Ovviamente sono perfettamente d'accordo con te che chi assume un atteggiamento introspettivo è perchè vive uno stato di disagio o di malessere interiore verso se stesso o verso il mondo. Al masochismo psicologico credo poco, ehehe. Ciò che però intendevo dire è che non sempre l'introspezione o l'eccesso di introspezione pagano. Mi riferisco a me stessa e alle mie esperienze; anche a me è capitato di attraversare (e sicuramente mi capiterà ancora) periodi di para totale in cui mi sentivo assolutamente inadegata in tutto ciò che facevo; periodi in cui non riuscivo a capire chi ero veramente, periodi in cui non mi piacevo ed ero assolutamente insoddisfatta di me stessa e della mia vita. Ovviamente in queste circostanze si comincia a scavare dentro e a mestare e rimestare.
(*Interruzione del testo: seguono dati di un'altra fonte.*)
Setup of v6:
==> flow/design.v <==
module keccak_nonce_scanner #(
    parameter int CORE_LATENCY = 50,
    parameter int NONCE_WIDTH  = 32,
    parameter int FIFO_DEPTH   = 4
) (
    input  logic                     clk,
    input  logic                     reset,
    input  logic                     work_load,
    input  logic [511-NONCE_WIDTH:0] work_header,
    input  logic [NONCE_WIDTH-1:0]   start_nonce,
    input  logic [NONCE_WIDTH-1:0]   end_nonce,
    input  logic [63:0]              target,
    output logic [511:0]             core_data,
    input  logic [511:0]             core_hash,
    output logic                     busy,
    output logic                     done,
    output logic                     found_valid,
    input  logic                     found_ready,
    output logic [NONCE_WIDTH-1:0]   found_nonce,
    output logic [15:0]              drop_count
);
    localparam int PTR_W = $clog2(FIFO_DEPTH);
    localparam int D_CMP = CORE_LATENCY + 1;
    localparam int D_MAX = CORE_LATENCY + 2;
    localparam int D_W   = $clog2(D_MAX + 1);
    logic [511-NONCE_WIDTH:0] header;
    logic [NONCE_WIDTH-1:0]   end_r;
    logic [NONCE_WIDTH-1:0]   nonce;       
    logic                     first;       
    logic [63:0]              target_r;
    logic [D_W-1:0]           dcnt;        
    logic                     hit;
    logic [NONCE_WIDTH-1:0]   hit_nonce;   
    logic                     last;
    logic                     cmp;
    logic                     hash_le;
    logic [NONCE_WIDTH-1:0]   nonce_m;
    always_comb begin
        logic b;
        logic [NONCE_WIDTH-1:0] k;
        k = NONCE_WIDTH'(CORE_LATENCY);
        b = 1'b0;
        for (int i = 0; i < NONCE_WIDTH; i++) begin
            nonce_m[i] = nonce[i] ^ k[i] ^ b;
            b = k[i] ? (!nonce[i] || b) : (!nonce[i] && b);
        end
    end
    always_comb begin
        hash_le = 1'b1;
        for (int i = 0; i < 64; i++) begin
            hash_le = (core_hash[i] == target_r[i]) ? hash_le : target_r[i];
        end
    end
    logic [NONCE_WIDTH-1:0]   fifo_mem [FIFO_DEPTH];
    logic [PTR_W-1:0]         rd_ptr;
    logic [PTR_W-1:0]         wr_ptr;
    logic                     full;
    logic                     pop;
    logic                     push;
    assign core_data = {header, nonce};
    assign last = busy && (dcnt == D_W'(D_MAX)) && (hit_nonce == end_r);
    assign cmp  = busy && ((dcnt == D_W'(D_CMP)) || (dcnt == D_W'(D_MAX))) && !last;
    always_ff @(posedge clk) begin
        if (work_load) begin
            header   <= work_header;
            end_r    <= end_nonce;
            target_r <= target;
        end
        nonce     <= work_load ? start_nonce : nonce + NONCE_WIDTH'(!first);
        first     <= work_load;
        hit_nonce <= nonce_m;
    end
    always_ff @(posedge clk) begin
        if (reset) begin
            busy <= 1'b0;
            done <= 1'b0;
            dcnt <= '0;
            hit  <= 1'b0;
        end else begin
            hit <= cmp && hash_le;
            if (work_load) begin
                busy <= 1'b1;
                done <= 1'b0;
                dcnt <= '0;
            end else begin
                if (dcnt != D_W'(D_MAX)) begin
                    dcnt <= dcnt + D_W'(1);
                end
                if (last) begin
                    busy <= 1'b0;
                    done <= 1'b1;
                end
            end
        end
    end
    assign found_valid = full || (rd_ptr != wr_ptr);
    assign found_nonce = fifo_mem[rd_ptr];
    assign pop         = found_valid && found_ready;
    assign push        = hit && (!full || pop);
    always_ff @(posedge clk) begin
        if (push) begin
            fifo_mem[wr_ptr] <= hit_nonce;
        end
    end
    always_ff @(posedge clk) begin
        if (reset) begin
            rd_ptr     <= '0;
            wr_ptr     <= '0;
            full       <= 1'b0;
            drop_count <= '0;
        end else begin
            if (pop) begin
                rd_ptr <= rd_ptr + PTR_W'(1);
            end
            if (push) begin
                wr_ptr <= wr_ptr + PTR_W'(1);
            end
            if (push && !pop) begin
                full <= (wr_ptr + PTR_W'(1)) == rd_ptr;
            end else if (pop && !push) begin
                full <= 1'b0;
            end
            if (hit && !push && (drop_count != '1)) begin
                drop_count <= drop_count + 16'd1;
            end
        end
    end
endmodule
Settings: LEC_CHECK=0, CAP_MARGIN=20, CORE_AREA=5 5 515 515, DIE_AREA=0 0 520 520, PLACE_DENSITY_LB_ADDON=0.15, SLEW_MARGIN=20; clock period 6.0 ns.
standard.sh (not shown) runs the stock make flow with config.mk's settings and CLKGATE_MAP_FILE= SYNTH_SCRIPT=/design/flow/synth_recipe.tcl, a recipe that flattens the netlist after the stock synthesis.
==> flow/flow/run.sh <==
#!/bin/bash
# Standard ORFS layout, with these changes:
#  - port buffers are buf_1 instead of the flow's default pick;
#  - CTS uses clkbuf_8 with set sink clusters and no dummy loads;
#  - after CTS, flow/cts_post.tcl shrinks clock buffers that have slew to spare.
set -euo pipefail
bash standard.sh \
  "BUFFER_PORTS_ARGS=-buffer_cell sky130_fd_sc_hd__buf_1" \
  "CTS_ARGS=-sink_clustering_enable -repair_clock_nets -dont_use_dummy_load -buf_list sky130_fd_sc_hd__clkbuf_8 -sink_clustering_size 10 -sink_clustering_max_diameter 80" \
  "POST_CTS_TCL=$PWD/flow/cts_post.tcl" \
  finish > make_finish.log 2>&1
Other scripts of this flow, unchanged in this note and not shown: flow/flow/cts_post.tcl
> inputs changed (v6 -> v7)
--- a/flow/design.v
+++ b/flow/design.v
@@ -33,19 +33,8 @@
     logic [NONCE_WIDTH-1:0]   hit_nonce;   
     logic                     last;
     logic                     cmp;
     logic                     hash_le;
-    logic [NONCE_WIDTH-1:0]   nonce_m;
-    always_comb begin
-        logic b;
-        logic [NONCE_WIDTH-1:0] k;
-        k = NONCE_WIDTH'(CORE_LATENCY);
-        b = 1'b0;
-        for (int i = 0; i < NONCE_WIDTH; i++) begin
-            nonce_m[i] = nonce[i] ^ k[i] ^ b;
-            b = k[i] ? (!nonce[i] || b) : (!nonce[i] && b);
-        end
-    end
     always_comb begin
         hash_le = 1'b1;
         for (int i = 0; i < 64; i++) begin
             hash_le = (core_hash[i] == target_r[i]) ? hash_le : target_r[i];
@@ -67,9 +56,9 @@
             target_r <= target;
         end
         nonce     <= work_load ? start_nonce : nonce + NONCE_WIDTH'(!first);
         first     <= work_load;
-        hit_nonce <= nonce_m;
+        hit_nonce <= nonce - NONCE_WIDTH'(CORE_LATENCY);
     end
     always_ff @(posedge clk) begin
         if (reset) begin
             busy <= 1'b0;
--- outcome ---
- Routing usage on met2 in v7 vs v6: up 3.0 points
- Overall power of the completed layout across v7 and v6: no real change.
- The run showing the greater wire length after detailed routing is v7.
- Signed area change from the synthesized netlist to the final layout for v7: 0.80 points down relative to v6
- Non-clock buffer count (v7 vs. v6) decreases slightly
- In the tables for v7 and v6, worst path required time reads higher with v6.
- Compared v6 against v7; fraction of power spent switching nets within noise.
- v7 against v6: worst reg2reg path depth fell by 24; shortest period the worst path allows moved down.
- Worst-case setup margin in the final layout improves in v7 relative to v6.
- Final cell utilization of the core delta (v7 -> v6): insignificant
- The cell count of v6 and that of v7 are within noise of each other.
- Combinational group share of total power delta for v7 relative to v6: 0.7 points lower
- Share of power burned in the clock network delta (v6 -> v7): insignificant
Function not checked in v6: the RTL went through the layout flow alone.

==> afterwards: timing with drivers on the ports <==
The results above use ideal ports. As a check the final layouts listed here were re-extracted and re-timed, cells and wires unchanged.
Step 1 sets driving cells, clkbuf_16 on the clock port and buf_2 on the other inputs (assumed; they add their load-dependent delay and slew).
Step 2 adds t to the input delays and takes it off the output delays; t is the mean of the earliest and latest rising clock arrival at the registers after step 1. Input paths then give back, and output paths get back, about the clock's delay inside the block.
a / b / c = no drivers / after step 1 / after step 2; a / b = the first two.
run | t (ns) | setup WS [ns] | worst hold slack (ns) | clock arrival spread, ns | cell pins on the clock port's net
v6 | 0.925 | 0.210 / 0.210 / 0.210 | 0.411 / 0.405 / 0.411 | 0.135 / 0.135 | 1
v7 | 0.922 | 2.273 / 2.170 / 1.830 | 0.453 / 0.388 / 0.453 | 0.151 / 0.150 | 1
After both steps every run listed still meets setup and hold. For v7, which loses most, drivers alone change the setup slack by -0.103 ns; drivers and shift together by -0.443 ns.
Per quanto mi riguarda, quasi sempre sono stati dei circoli viziosi che non mi hanno portata da nessuna parte se non a stare ancora peggio: più frugavo dentro me stessa e più andavo in para. Ho cominciato a tirarmi fuori dalla melma solo nel momento in cui ho iniziato a fare, invece che pensare; una cosa qualsiasi, anche piccola e insignificante, ma che mi appagasse, e così, cominciando a distrarmi da quella troppa introspezione, ho a poco a poco recuperato la serenità. Poi non so dirti se quel mio iniziare a fare fosse comunque un risultato conseguito attraverso l'autoanalisi, ma di fatto è sempre stato così. Purtroppo per carattere io sono una che pensa troppo: spazio dal senso della vita ai massimi sistemi e solo una congiuntura astrale positiva ha impedito che io mi iscrivessi a filosofia. Comunque, l'unica terapia che ho trovato per mantenermi serena ed equilibrata è non darmi il tempo di pensare. Forse è un pò pragmatico e rude come sistema, ma su di me funziona. Ciao elio, mandi. :o))
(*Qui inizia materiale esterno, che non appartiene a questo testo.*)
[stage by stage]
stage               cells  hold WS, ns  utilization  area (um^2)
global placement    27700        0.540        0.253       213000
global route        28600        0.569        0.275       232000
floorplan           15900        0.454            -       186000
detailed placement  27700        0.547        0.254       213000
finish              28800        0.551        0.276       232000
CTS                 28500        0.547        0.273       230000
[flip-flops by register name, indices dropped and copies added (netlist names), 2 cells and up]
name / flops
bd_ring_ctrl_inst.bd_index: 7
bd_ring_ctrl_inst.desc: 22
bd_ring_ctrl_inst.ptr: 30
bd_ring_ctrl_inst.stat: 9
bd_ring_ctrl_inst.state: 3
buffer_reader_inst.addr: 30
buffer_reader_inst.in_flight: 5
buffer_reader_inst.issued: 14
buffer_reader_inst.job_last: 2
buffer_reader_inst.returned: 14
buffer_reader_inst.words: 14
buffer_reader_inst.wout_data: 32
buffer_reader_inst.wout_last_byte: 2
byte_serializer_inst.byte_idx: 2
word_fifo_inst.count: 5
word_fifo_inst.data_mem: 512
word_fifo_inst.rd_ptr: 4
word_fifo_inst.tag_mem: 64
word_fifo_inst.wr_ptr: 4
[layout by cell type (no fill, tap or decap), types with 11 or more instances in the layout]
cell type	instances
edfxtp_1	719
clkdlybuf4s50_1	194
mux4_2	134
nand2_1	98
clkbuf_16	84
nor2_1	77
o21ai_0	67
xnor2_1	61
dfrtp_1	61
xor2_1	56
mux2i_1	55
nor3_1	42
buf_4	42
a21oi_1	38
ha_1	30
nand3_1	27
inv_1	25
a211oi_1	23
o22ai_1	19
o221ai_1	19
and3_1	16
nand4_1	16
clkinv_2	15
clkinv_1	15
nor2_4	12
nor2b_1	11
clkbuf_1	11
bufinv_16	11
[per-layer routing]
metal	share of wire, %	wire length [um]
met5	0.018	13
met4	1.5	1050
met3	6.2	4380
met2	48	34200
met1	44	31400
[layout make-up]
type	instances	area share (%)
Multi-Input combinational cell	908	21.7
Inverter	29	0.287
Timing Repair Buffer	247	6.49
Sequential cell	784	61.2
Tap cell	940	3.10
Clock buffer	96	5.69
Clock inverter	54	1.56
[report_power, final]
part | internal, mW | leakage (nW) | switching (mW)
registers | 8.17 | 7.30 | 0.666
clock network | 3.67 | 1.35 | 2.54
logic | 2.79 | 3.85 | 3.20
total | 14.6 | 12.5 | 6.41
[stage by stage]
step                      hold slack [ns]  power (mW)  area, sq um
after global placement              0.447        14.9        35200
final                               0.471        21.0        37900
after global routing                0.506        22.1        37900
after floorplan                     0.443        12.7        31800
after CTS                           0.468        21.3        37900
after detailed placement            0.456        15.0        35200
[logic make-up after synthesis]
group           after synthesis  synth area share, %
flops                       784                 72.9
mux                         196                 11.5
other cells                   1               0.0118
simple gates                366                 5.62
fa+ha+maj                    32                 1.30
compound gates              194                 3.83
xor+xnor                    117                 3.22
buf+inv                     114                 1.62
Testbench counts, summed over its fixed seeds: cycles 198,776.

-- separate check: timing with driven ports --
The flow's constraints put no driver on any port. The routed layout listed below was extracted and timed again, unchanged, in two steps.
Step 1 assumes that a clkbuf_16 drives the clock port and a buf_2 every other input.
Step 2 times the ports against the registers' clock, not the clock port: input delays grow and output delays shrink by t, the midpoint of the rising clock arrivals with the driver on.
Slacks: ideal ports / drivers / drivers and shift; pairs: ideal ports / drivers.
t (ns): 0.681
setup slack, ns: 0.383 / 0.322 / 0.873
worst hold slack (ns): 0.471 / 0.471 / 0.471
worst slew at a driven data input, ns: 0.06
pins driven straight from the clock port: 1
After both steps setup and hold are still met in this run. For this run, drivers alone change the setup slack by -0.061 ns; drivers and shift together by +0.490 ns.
Congiuntura astrale? Un fortune cookie a fagiolo (anche per il segno zodiacale):
Io non credo negli oroscopi. Sono acquario, e quelli del mio segno non credono a queste cose.
Mandi Vega
p.s. io cancro. che si fa?
battute a parte, non so se sia possibile 'insegnare' la felicità, nè se l'introspezione sia necessaria, o solo utile, o del tutto inefficace: sono molto possibilista, nel senso che ritengo che ciascuno debba un o' trovare la propria soluzione, quella che si adatta meglio alla propria indole e la proprio carattere. Da ragazzina ricordo che ero abbonata a Selezione del Reader's digest, e mi appassionavo molto agli articoli che spesso venivano pubblicati in cui si spiegavano in modo molto divulgativo ed elementare le teorie psicologiche per star bene ed essere felici. Poi sono stata una adolescente ( e anche un pezzo dopo che l'adolescenza era finita) molto introversa, molto orientata all'introspezione e all'autoanalisi, e direi fondamentalmente infelice. Non saprei dire se questo analizzarmi sia servito a rendermi migliore, oppure no. Forse mi ha dato solo consapevolezza di alcune cose, di alcuni aspetti di me stessa, ma non so se mi abbia anche aiutato ad accettarli, o addirittura a superarli... ma al tempo stesso ritengo che non sia dipeso da me essere in quel modo: lo ero e basta, non é stata una scelta, ma un dato di fatto...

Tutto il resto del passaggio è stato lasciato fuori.